Rosa Parks had been a long time secretary for the NAACP trained at communist Highlander Folk School to set up an incident on public transportation in order to generate a media story for the cause of civil rights. E.D. Nixon bailed her out instantly, prepped lawyers, and flyers were printed overnight by Jo Ann Robinson.
Sourced from The Amistad Research Center (Tulane University archive), credible as the digital arm of the Amistad Research Center, an independent academic archive at Tulane University specializing in African American history, with primary sources from 1785–present. In fact, this is a leftist source, and yet it exposes a myth taught to children in schools for man years now.

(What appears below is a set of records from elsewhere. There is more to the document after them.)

### src/rect_defs.svh
/*
 * rectangle demo shared defines
 * raster timing, framebuffer geometry, letterbox, write queue and shape set
 */
`ifndef RECT_DEFS_SVH
`define RECT_DEFS_SVH

`define H_ACTIVE  160  // visible columns
`define H_FP      8    // horizontal front porch
`define H_SYNC    16   // hsync width, active low
`define H_BP      8    // horizontal back porch
`define H_TOTAL   (`H_ACTIVE + `H_FP + `H_SYNC + `H_BP)

`define V_ACTIVE  100  // visible rows
`define V_FP      2    // vertical front porch
`define V_SYNC    2    // vsync width in rows, active low
`define V_BP      2    // vertical back porch
`define V_TOTAL   (`V_ACTIVE + `V_FP + `V_SYNC + `V_BP)

`define FB_WIDTH  80   // framebuffer columns
`define FB_HEIGHT 45   // framebuffer rows
`define FB_SCALE  2    // display pixels per framebuffer pixel, both axes
`define FB_AW     12   // address bits for FB_WIDTH * FB_HEIGHT entries
`define LB_TOP    5    // first display row of the letterbox band

`define FB_QDEPTH 4    // write queue depth, also initial credits
`define FB_QPW    2    // queue pointer width
`define FB_QCW    3    // queue count and credit counter width

`define SHAPE_CNT 16   // rectangles after the clear
`define SHAPE_X0  10   // shape 0 corners, each later shape shrinks by one
`define SHAPE_Y0  4
`define SHAPE_X1  69
`define SHAPE_Y1  40

`endif

### src/draw_pkg.sv
/*
 * drawing side types
 * coordinates, rasterizer opcodes and sequencer states
 */
package draw_pkg;

    typedef logic signed [15:0] coord_t;  // screen and framebuffer position

    // rasterizer operation
    typedef enum logic {
        OP_FILL,     // every pixel inside the corners
        OP_OUTLINE   // edge pixels only
    } raster_op_e;

    // shape sequencer states
    typedef enum logic [2:0] {
        S_IDLE,        // wait for first frame
        S_CLEAR,       // send full screen fill
        S_WAIT_CLEAR,  // fill in progress
        S_ISSUE,       // send next outline
        S_WAIT_SHAPE,  // outline in progress
        S_DONE         // all shapes drawn
    } seq_state_e;

endpackage
### src/hdl/core_pkg.sv
/*
 * Shared widths, control encodings and pipeline register layouts for the
 * five-stage integer core. Every RTL file refers to these by scoped name.
 */
package core_pkg;

    // Fixed by the ISA
    localparam int WORD_BITS    = 32;
    localparam int REG_COUNT    = 32;
    localparam int REG_IDX_BITS = $clog2(REG_COUNT);

    typedef logic [WORD_BITS-1:0]    word_t;
    typedef logic [REG_IDX_BITS-1:0] reg_idx_t;

    typedef enum logic [6:0] {
        OPC_OP     = 7'b0110011,
        OPC_OP_IMM = 7'b0010011,
        OPC_LUI    = 7'b0110111,
        OPC_LOAD   = 7'b0000011,
        OPC_STORE  = 7'b0100011
    } opcode_t;

    typedef enum logic [3:0] {
        ALU_ADD, ALU_SUB, ALU_AND, ALU_OR, ALU_XOR, ALU_SLT,
        ALU_SLTU, ALU_SLL, ALU_SRL, ALU_SRA, ALU_PASS_B
    } alu_op_t;

    // Operand source for the EX stage
    typedef enum logic [1:0] {
        FWD_REGFILE, FWD_EX_MEM, FWD_MEM_WB
    } fwd_sel_t;

    typedef struct packed {
        logic    reg_write;
        logic    mem_read;
        logic    mem_write;
        logic    use_imm;
        alu_op_t alu_op;
    } ctrl_t;

    ////////////////////////////////////////////////////////////////////////////
    // Pipeline registers
    ////////////////////////////////////////////////////////////////////////////

    typedef struct packed {
        ctrl_t    ctrl;
        reg_idx_t rs1;
        reg_idx_t rs2;
        reg_idx_t rd;
        word_t    rs1_data;
        word_t    rs2_data;
        word_t    imm;
    } id_ex_t;

    typedef struct packed {
        logic     reg_write;
        logic     mem_read;
        logic     mem_write;
        reg_idx_t rd;
        word_t    alu_result;
        word_t    store_data;
    } ex_mem_t;

    typedef struct packed {
        logic     reg_write;
        logic     mem_read;
        reg_idx_t rd;
        word_t    alu_result;
        word_t    load_data;
    } mem_wb_t;

    typedef struct packed {
        reg_idx_t reg_idx;
        word_t    data;
    } report_t;

    // ADDI x0, x0, 0
    localparam word_t NOP_INSTR = 32'h0000_0013;

    // Saved registers that are reported: s1 and s2..s9
    localparam reg_idx_t SAVED_REG_S1 = 5'd9;
    localparam reg_idx_t SAVED_REG_LO = 5'd18;
    localparam reg_idx_t SAVED_REG_HI = 5'd25;

endpackage

### src/hdl/hazard_unit.sv
/*
 * Hazard logic. Detects the load-use case between ID and EX and selects
 * the forwarding source for both operands of the instruction in EX.
 */
`timescale 1ns/1ps

module hazard_unit (
    input  core_pkg::reg_idx_t ifid_rs1,
    input  core_pkg::reg_idx_t ifid_rs2,
    input  core_pkg::reg_idx_t idex_rd,
    input  logic               idex_mem_read,
    input  core_pkg::reg_idx_t idex_rs1,
    input  core_pkg::reg_idx_t idex_rs2,
    input  logic               exmem_reg_write,
    input  core_pkg::reg_idx_t exmem_rd,
    input  logic               memwb_reg_write,
    input  core_pkg::reg_idx_t memwb_rd,
    output logic               stall,
    output core_pkg::fwd_sel_t fwd_a,
    output core_pkg::fwd_sel_t fwd_b
);

    // Load result is not ready until MEM, so hold ID one cycle
    assign stall = idex_mem_read && (idex_rd != '0) &&
                   ((ifid_rs1 == idex_rd) || (ifid_rs2 == idex_rd));

    // Youngest producer wins
    function automatic core_pkg::fwd_sel_t pick_source(input core_pkg::reg_idx_t src);
        if (exmem_reg_write && (exmem_rd != '0) && (exmem_rd == src)) begin
            return core_pkg::FWD_EX_MEM;
        end
        if (memwb_reg_write && (memwb_rd != '0) && (memwb_rd == src)) begin
            return core_pkg::FWD_MEM_WB;
        end
        return core_pkg::FWD_REGFILE;
    endfunction

    always_comb begin
        fwd_a = pick_source(idex_rs1);
        fwd_b = pick_source(idex_rs2);
    end

    stall_only_on_load: assert final (!stall || idex_mem_read)
        else $error("stall raised without a load in EX");

endmodule

### config.mk
export PLATFORM = sky130hd
export DESIGN_NAME = hazard_unit
export DESIGN_NICKNAME = d
export VERILOG_FILES = /design/src/hdl/core_pkg.sv /design/src/hdl/hazard_unit.sv
export SDC_FILE = /design/constraint.sdc
export NUM_CORES = 1
export LEC_CHECK = 0
export BUFFER_PORTS_ARGS = -buffer_cell sky130_fd_sc_hd__buf_4
export CELL_PAD_IN_SITES_DETAIL_PLACEMENT = 1
export CELL_PAD_IN_SITES_GLOBAL_PLACEMENT = 1
export CORE_MARGIN = 5
export CORE_UTILIZATION = 25
export DETAILED_ROUTE_END_ITERATION = 10
export PLACE_DENSITY_LB_ADDON = 0.1
export SYNTH_ARGS = -nofsm -noshare
export SYNTH_HDL_FRONTEND = slang
export SYNTH_SLANG_ARGS = --single-unit
### constraint.sdc
create_clock -name vclk -period 3.15
set_clock_uncertainty 0.2 [all_clocks]
set_input_delay 0.4725 -clock vclk [all_inputs]
set_output_delay 0.4725 -clock vclk [all_outputs]
set_load 0.02 [all_outputs]
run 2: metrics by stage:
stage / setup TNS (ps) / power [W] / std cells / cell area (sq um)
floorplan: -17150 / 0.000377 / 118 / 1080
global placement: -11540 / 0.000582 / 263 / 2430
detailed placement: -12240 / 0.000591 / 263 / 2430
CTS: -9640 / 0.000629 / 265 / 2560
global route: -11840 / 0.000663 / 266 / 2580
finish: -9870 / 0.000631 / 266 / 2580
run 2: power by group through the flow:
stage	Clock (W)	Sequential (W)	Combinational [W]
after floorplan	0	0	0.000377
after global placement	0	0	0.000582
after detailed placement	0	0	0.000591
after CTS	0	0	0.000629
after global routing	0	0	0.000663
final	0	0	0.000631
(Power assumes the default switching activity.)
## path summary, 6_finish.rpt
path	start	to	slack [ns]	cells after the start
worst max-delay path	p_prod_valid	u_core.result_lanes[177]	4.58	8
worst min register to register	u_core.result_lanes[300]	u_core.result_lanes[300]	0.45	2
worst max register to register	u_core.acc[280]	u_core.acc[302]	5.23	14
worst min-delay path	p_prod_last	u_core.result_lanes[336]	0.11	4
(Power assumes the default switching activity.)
==> config.mk <==
export PLATFORM = sky130hd
export DESIGN_NAME = frame_seq
export DESIGN_NICKNAME = d
export VERILOG_FILES = /design/src/gn_num_pkg.sv /design/src/gn_ctrl_pkg.sv /design/src/frame_seq.sv
export SDC_FILE = /design/constraint.sdc
export NUM_CORES = 1
export LEC_CHECK = 0
export ABC_AREA = 1
export BUFFER_PORTS_ARGS = -buffer_cell sky130_fd_sc_hd__buf_2
export CORE_AREA = 4 4 137 139
export CTS_CLUSTER_DIAMETER = 150
export DETAILED_ROUTE_END_ITERATION = 12
export DIE_AREA = 0 0 141 143
export GPL_TIMING_DRIVEN = 0
export PLACE_DENSITY = 0.54
export SETUP_SLACK_MARGIN = 0.02
export SLEW_MARGIN = 10
export SYNTH_ARGS = -nofsm -noshare
export SYNTH_HDL_FRONTEND = slang
export SYNTH_SLANG_ARGS = --single-unit
==> constraint.sdc <==
create_clock -name clk -period 1.3 [get_ports clk]
set_input_delay 0.26 -clock clk [delete_from_list [all_inputs] [get_ports clk]]
set_output_delay 0.26 -clock clk [all_outputs]
set_load 0.005 [all_outputs]
==> src/gn_num_pkg.sv <==
// numeric widths of the datapath and the lane map of the product array.
// ACC_W covers full-scale 16-bit products over at most 256 samples per frame.
package gn_num_pkg;

	// ****************************************
	// operand, product and sum widths
	// ****************************************
	localparam int DATA_W = 16; // signed jacobian and residual inputs.
	localparam int PROD_W = 2 * DATA_W; // full product without rounding.
	localparam int ACC_W = 40; // 32-bit products plus 8 bits of growth.

	// ****************************************
	// product lanes
	// ****************************************
	localparam int N_LANES = 9;

	// upper triangle of JtJ first, then Jtr
	typedef enum logic [3:0] {
		ln_j00, // j0*j0.
		ln_j01, // j0*j1.
		ln_j02, // j0*j2.
		ln_j11, // j1*j1.
		ln_j12, // j1*j2.
		ln_j22, // j2*j2.
		ln_r0, // j0*r.
		ln_r1, // j1*r.
		ln_r2 // j2*r.
	} lane_e;

endpackage

==> src/gn_ctrl_pkg.sv <==
// frame control constants for the sequencer.
// FRAME_LEN must stay between 1 and 256 to fit CNT_W and the accumulator headroom.
package gn_ctrl_pkg;

	// ****************************************
	// frame geometry
	// ****************************************
	localparam int FRAME_LEN = 16; // samples per frame.
	localparam int CNT_W = 8; // sample counter width.

	// ****************************************
	// sequencer states
	// ****************************************
	typedef enum logic {
		st_idle, // no frame open.
		st_frame // frame partly filled.
	} seq_state_e;

endpackage

==> src/frame_seq.sv <==
// takes one jacobian row and residual per sample_valid strobe with FRAME_LEN per frame.
// there is no back-pressure; low strobes are bubbles and leave the count untouched.
module frame_seq
	import gn_num_pkg::*;
	import gn_ctrl_pkg::*;
(
	input  logic                     clk,
	input  logic                     rst,
	input  logic                     sample_valid,
	input  logic signed [DATA_W-1:0] j0,
	input  logic signed [DATA_W-1:0] j1,
	input  logic signed [DATA_W-1:0] j2,
	input  logic signed [DATA_W-1:0] r,
	output logic signed [DATA_W-1:0] op_a [N_LANES],
	output logic signed [DATA_W-1:0] op_b [N_LANES],
	output logic                     op_valid,
	output logic                     op_first,
	output logic                     op_last,
	output logic                     frame_open
);

	seq_state_e               state;
	seq_state_e               state_nxt;
	logic [CNT_W-1:0]         cnt; // samples taken in the open frame.
	logic [CNT_W-1:0]         cnt_nxt;
	logic                     is_first;
	logic                     is_last;
	logic signed [DATA_W-1:0] pair_a [N_LANES];
	logic signed [DATA_W-1:0] pair_b [N_LANES];

	// ****************************************
	// frame tracking
	// ****************************************
	assign is_first = (state == st_idle); // count is zero here.
	assign is_last = (cnt == CNT_W'(FRAME_LEN - 1));

	always_comb begin
		state_nxt = state;
		cnt_nxt = cnt;
		case (state)
			st_idle: begin
				if (sample_valid && !is_last) begin
					state_nxt = st_frame; // single-sample frames stay idle.
					cnt_nxt = cnt + 1'b1;
				end
			end
			st_frame: begin
				if (sample_valid) begin
					if (is_last) begin
						state_nxt = st_idle;
						cnt_nxt = '0;
					end else begin
						cnt_nxt = cnt + 1'b1;
					end
				end
			end
			default: begin
				state_nxt = st_idle;
				cnt_nxt = '0;
			end
		endcase
	end

	assign frame_open = (state == st_frame);

	// ****************************************
	// operand pairing in lane order
	// ****************************************
	always_comb begin
		pair_a[ln_j00] = j0;
		pair_b[ln_j00] = j0;
		pair_a[ln_j01] = j0;
		pair_b[ln_j01] = j1;
		pair_a[ln_j02] = j0;
		pair_b[ln_j02] = j2;
		pair_a[ln_j11] = j1;
		pair_b[ln_j11] = j1;
		pair_a[ln_j12] = j1;
		pair_b[ln_j12] = j2;
		pair_a[ln_j22] = j2;
		pair_b[ln_j22] = j2;
		pair_a[ln_r0] = j0; // residual lanes.
		pair_b[ln_r0] = r;
		pair_a[ln_r1] = j1;
		pair_b[ln_r1] = r;
		pair_a[ln_r2] = j2;
		pair_b[ln_r2] = r;
	end

	// ****************************************
	// registers
	// ****************************************
	always_ff @(posedge clk) begin
		if (rst) begin
			state <= st_idle;
			cnt <= '0;
			op_valid <= 1'b0;
			op_first <= 1'b0;
			op_last <= 1'b0;
		end else begin
			state <= state_nxt;
			cnt <= cnt_nxt;
			op_valid <= sample_valid;
			op_first <= sample_valid & is_first;
			op_last <= sample_valid & is_last;
		end
	end

	always_ff @(posedge clk) begin
		if (sample_valid) begin
			op_a <= pair_a;
			op_b <= pair_b;
		end
	end

endmodule

**After elaboration in Yosys (flattened, before gate mapping)**

Cells that the tools add are included.

- Register bits after elaboration: 76
- Input bits: 67
- Output and inout port bits: 292
- Word-level logic and storage cells: 27

- Add/sub/neg operators: 1
- Equal/unequal tests: 3
- Multiplexer cells: 8
- Bitwise logic cells: 3
- Reductions and logical operators: 3

Operator list:

| kind | number |
|---|---|
| $mux 8 | 3 |
| $pmux 8 s2 | 1 |
| $add 8x1->8 const B | 1 |
| $eq 8x4->1 const B | 1 |
| $mux 1 | 3 |
| $and 1x1->1 | 2 |
| $ne 2x1->1 const B | 1 |
| $ne 2x2->1 const B | 1 |
| $pmux 1 s2 | 1 |
| $reduce_and 2->1 | 1 |
| $logic_and 1x1->1 | 1 |
| $logic_not 1->1 | 1 |
| $not 1->1 | 1 |

**Longest topological paths before layout**

Gate-level depths: netlist (run 1).

- Word-level depth: 5
- Mapped depth: 8
- Mapped depth without buffers: 8

**Worst setup path before layout (run 1)**

No wires, ideal clock.

- Kind: reg2reg
- Start point: register cnt[0]
- End point: register cnt[5]
- Library setup time: 71 ps
- Arrival time: 1116 ps
- Required time: 1229 ps
- Setup slack: 114 ps
- Cell stages (with the launch flop): 7
- Path buffers: 0
- Clock period less this slack: 1186 ps
- Cells stage by stage: dfxtp_1 -> ha_1 -> nand3_1 -> nor2_1 -> nor2_2 -> nand2_1 -> a21oi_1

- Cells in the longest elaborated chain, start to end: 5
- Elaborated cells between the ends (all ways): 10
- Classes of those cells: add/sub (1); eq/ne (2); mux (4); reduce/logical (3)

Ends and longest elaborated chain:

| element | RTL line | RTL |
|---|---|---|
| start, declared | frame_seq.sv:24 | `logic [CNT_W-1:0] cnt;` |
| start signal, assigned | frame_seq.sv:102 | `cnt <= cnt_nxt;` |
| parallel branches: the longest is 5 deep, another holds $add 8x1->8 | n/a |  |

Parallel ways; which one is timed is not known. The select of a mux whose other input is x is not followed.
A chain may end at the register's enable or synchronous reset.

==> out/metrics.csv, run 1 <==
metric;value;unit
P_leak;4.177;nW
failing checks;setup timing;
detailed-route wire length per cell;15.73;microns
clk sinks;76;
H-tree Lvls;3;
DR pass1 iterations;4;
status;finished with violations;
syn nets;441;
CP Launch Type;flop;
Antenna Nets Post-Route;0;
core area;17660;sq um
HPWL after DPL;10700;microns
worst vdd ir;588.8;uV
initial antenna violation count;0;
reg2reg start;cnt[0];
CP endpoint kind;output pin;
Netlist cell types;20;
Skew-Pair Late Insertion Delay;340;ps
critical path fanouts, max;5;
die area;20160;sq um
RSZ-0062 raised after global routing;yes;
clock skew;3.900;ps
initial DRC count;59;
Setup WS pre-CTS;-221.4;ps
fin util;49.03;%
r2r setup slk;60;ps
Finished Layout Cells;979;
sequential share of the synthesized area;51.54;%
CTS tree;done;
Initial Util;23.76;%
Cell Area, Placed;6296;sq um
Clk pin slew, worst setup/hold paths;60;ps
Gate Count Post-Synth;373;
row count;49;
global-route wire length before repair;20030;microns
CP Class;flop to output pin;
Syn Area/Cell;11.25;sq um
Setup WS post-layout;-117.4;ps
Seq cells post-synth;76;
DR vias/cell;3.670;
Hold Buf Count CTS;0;
total wire length;15400;microns
diode count;0;
Top Ports;359;
# port buffers;358;
Max clock buf depth;2;
Peak Freq;705.5;MHz
Hold Crit Depth;1;
vias after detailed routing;3593;
Worst Hold End;op_b[130];
Nets;813;
final setup TNS;-12850;ps
overall power;8.472;mW
Worst Hold Class;input pin to flop;
vias in the first global route;3422;
placed insts;961;
Num CTS Buffers;9;
final RePlAce weighted congestion;0.7695;
total gr overflow;0;
hold violation total from the final report;0;
largest net degree at the start of global routing;40;
final instance area;8657;sq um
hold path startpoint;j0[2];
final setup violation count;212;
CTS root buf;clkbuf_16;
Die W;141;microns
DIE HEIGHT;143;microns
Final Critical Period;1417;ps
critical path arrival;1160;ps
max-cap viol count;0;
largest cells by area after synthesis;edfxtp_1, buf_4, dfxtp_1;
area fraction of the dominant cell type after synthesis;45.81;%
post-synthesis cell area;4195;sq um
worst-case reg-to-reg path depth;8;
relative slew slack;66.20;%
Max Transition Viols Final;0;
worst endpoint required time;1040;ps
Final period util;109.0;%
PD cells;978.6;nW/um^2
synth-to-layout area growth;106.4;%
leading area contributor after synthesis;edfxtp_1;
Least-Margin Pin Slew;507.0;ps
# DRC;0;
GRT Total Usage;13.10;%
Fin Hold WS;93.27;ps
share of layout cells above drive strength 1;82.67;%
yosys warns;0;
r2r endpoint;cnt[1];
## synth_stat cells
| master | instances |
|---|---|
| inv_1 | 7 |
| edfxtp_1 | 64 |
| nand2_1 | 22 |
| clkbuf_1 | 1 |
| nor3_1 | 2 |
| nand3b_1 | 1 |
| o21ai_0 | 2 |
| a21oi_1 | 7 |
| xnor2_1 | 1 |
| dfxtp_1 | 12 |
| ha_1 | 1 |
| o21ai_2 | 1 |
| xor2_1 | 2 |
| nor2_2 | 2 |
| o21ai_1 | 1 |
| nor2_1 | 12 |
| nand2_4 | 1 |
| nand3_1 | 9 |
| buf_4 | 224 |
| nand3_2 | 1 |
## logic make-up (layout without fill, tap and decap cells)
logic type               after synthesis  after routing  share of synthesized area [%]
AO/OA/AOI/OAI                         11             11                          1.402
buffers and inverters                232            609                          40.80
XOR/XNOR                               3              3                         0.6264
AND/OR/NAND/NOR                       50             50                          5.338
adder cells (fa/ha/maj)                1              1                         0.2982
flip-flops                            76             76                          51.54
## area by class of cell
type / instances / area (sq um)
sequential: 76 / 2171
tap: 229 / 286.5
clock inverter: 4 / 26.28
fill: 1539 / 9000
multi-input combinational: 65 / 379.1
inverter: 7 / 26.28
clock buffer: 12 / 289.0
buffer: 225 / 2248
timing repair buffer: 361 / 3231
## flip-flops by register name, summed over array words and instances, names as in the netlist, named ones only
| register | flops |
|---|---|
| cnt | 8 |
| op_b | 64 |
| op_first | 1 |
| op_valid | 1 |
| op_last | 1 |
## layout by cell type, fill, tap and decap left out
master	netlist	routed
a21oi_1	7	5
a21oi_2	0	2
buf_12	0	1
buf_2	0	133
buf_4	224	77
buf_6	0	374
clkbuf_1	1	1
clkbuf_16	0	11
clkbuf_8	0	1
clkinv_2	0	2
clkinvlp_4	0	1
dfxtp_1	12	9
dfxtp_2	0	1
dfxtp_4	0	2
edfxtp_1	64	64
ha_4	0	1
inv_1	7	7
inv_6	0	1
nand2_1	22	20
nand2_2	0	2
nand2_4	1	1
nand3_1	9	4
nand3_2	1	6
nand3b_1	1	1
nor2_1	12	11
nor2_2	2	2
nor2_4	0	1
nor3_1	2	2
o21ai_0	2	2
o21ai_1	1	1
o21ai_2	1	1
xnor2_1	1	1
xor2_1	2	2
## where the power goes
group / internal (mW) / leakage [nW] / switching [mW] / total [mW]
Combinational: 1.97 / 3.30 / 0.761 / 2.73
Sequential: 2.85 / 0.726 / 0.301 / 3.15
Clock: 1.58 / 0.155 / 1.01 / 2.59
Total: 6.40 / 4.18 / 2.08 / 8.47
## worst max path at each step
stage | start | endpoint | slack [ps] | cells after the start
2_1_floorplan | cnt[0] | cnt[5] | 110 | 6
3_3_place_gp | sample_valid | cnt[6] | -1230 | 5
3_5_place_dp | sample_valid | cnt[4] | -220 | 5
4_1_cts | op_b[6] | op_b[38] | -130 | 2
5_1_grt | op_b[128] | op_b[128] | -170 | 2
6_report | op_b[132] | op_a[132] | -120 | 2
## per-layer routing
metal / GRT usage, % / share of wire, % / up-vias
li1: - / - / 1733
met1: 13.40 / 34 / 1689
met2: 25.35 / 59 / 151
met3: 3.985 / 5.5 / 20
met4: 4.233 / 1.6 / 0
met5: 0 / 0 / -
## critical path: stages (launching register included)
cell and delay, ps:
edfxtp_1 520, buf_4 200, buf_6 110
## timing repair
action	4_1_cts	5_1_grt
setup endpoints to repair	238	256
buffers inserted	0	2
pin swaps	1	5
cloned	0	0
gates resized for setup	234	159
(Power assumes the default switching activity.)
==> inputs of run 2 (changes only) <==
--- a/config.mk
+++ b/config.mk
@@ -7,12 +7,12 @@
 export LEC_CHECK = 0
 export ABC_AREA = 1
 export BUFFER_PORTS_ARGS = -buffer_cell sky130_fd_sc_hd__buf_2
-export CORE_AREA = 4 4 137 139
+export CORE_AREA = 2 2 139 141
 export CTS_CLUSTER_DIAMETER = 150
 export DETAILED_ROUTE_END_ITERATION = 12
 export DIE_AREA = 0 0 141 143
 export GPL_TIMING_DRIVEN = 0
-export PLACE_DENSITY = 0.54
+export PLACE_DENSITY = 0.51
 export SETUP_SLACK_MARGIN = 0.02
 export SLEW_MARGIN = 10
 export SYNTH_ARGS = -nofsm -noshare
==> out/metrics.csv, run 2 (synthesized netlist as in run 1, its figures left out) <==
metric;value;unit
Worst Hold Class;input pin to flop;
synth-to-layout area growth;102.2;%
Max Transition Viols Final;0;
Initial Util;22.58;%
relative slew slack;66.43;%
internal power;6.232;mW
Antenna Nets Post-Route;0;
Switching Fraction;23.95;%
clock share of power;29.6;%
GRT Total Usage;12.50;%
Seq pwr share;38.0;%
detailed-route wire length per cell;13.93;microns
DR pass1 iterations;4;
Die W;141;microns
initial antenna violation count;0;
CP Launch Type;flop;
vias in the first global route;3217;
DR vias/cell;3.588;
Cell Area, Placed;6302;sq um
RSZ-0062 raised after global routing;yes;
Max clock buf depth;2;
diode count;0;
clock skew;3.725;ps
placed insts;966;
DIE HEIGHT;143;microns
commonest cells after routing, fill and taps aside;buf_6, buf_2, buf_4, edfxtp_1, nand2_1;
H-tree Lvls;3;
largest net degree at the start of global routing;42;
total gr overflow;0;
Final Critical Period;1402;ps
initial DRC count;49;
Peak Freq;713.1;MHz
Most flops, register;op_b;
vias after detailed routing;3531;
max-cap viol count;0;
final setup violation count;197;
CTS root buf;clkbuf_16;
Nets;814;
Largest regs;op_b: 64 flops, cnt: 8 flops;
Final period util;107.9;%
die area;20160;sq um
Largest register FFs;64;
global-route wire length before repair;18960;microns
share of layout cells above drive strength 1;82.27;%
Clk pin slew, worst setup/hold paths;60;ps
Top Ports;359;
final setup TNS;-10450;ps
Setup WS post-layout;-102.4;ps
total wire length;13710;microns
Num CTS Buffers;9;
commonest non-fill, non-tap cell in the layout;buf_6;
fin util;45.66;%
worst vdd ir;801.0;uV
CP endpoint kind;output pin;
status;finished with violations;
HPWL after DPL;10070;microns
Psw;1.962;mW
critical path fanouts, max;5;
final instance area;8483;sq um
final RePlAce weighted congestion;0.7301;
CTS tree;done;
hold violation total from the final report;0;
Skew-Pair Late Insertion Delay;340;ps
P_leak;4.115;nW
Finished Layout Cells;984;
failing checks;setup timing;
CP Class;flop to output pin;
# DRC;0;
PD cells;965.9;nW/um^2
Fin Hold WS;93.99;ps
critical path arrival;1140;ps
Least-Margin Pin Slew;503.6;ps
# port buffers;358;
Comb pwr share;32.3;%
row count;50;
worst endpoint required time;1040;ps
core area;18580;sq um
clk sinks;76;
==> run 2: timing repair <==
action,in CTS,in global routing
setup endpoints to repair,244,254
pin swaps,1,7
setup buffers,0,3
gates cloned,0,0
hold buffers,0,0
resized for setup,237,112
==> run 2: final timing paths <==
path | startpoint | endpoint | slack (ps) | depth (start not counted)
max reg2reg | cnt[0] | cnt[1] | 70 | 8
min reg2reg | cnt[7] | cnt[7] | 510 | 2
max | op_b[62] | op_b[62] | -100 | 2
min | j1[14] | op_b[94] | 90 | 1
==> run 2: power groups by stage <==
stage	logic, mW	registers (mW)	clock network, mW
after floorplan	0.854	3.08	0
after global placement	1.71	3.12	0
after detailed placement	1.72	3.13	0
after CTS	2.48	3.08	2.54
after global routing	2.80	3.15	2.65
final	2.65	3.12	2.43
==> run 2: worst max-delay path: stages (launching register included) <==
cell,delay [ps]
edfxtp_1,510
buf_4,190
buf_6,100
==> run 2: layer usage <==
metal  track usage (%)  wire [microns]  part of all wire (%)  vias up
met2             24.47            8113                    59      134
met4             3.632             153                   1.1        0
met3             3.521             740                   5.4       10
li1                  -               -                     -     1729
met5                 0               0                     0        -
met1             12.93            4701                    34     1658
==> run 2: cell type report <==
cell class,instances,area (sq um)
flip-flops and latches,76,2170
repair buffers,362,3248
well taps,234,292.8
fillers,1687,10100
clock inverters,5,53.80
plain buffers,225,2087
clock buffers,10,229.0
inverters,7,26.28
multi-input cells,65,376.6
==> run 2: through the flow <==
stage	setup slack [ps]	power [mW]
final	-102.4	8.194
after global routing	-152.1	8.596
after floorplan	113.8	3.929
after detailed placement	-171.8	4.848
after global placement	-1230	4.833
after CTS	-160.4	8.099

The source confirms Parks as a seasoned NAACP youth leader trained at Highlander, her arrest as part of a long-planned test case against bus segregation (orchestrated by Nixon and WPC for broader impact), and Nixon's immediate post-arrest actions urging a boycott and organizing a mass meeting. Also, left leaning Wikipeda exposes the myth to a great degree by citing primary sources like Parks' autobiography and Jo Ann Robinson's memoir, details how NAACP and WPC leaders sought a "good legal test case" against bus segregation; prior arrests (Colvin, Smith) were passed over, but Parks, NAACP secretary, trained at Highlander, was selected as ideal. WPC pre-planned boycott mechanics, printing 35,000+ flyers overnight using college resources, with bail/lawyers ready via E.D. Nixon, evidencing orchestration around her as the trigger.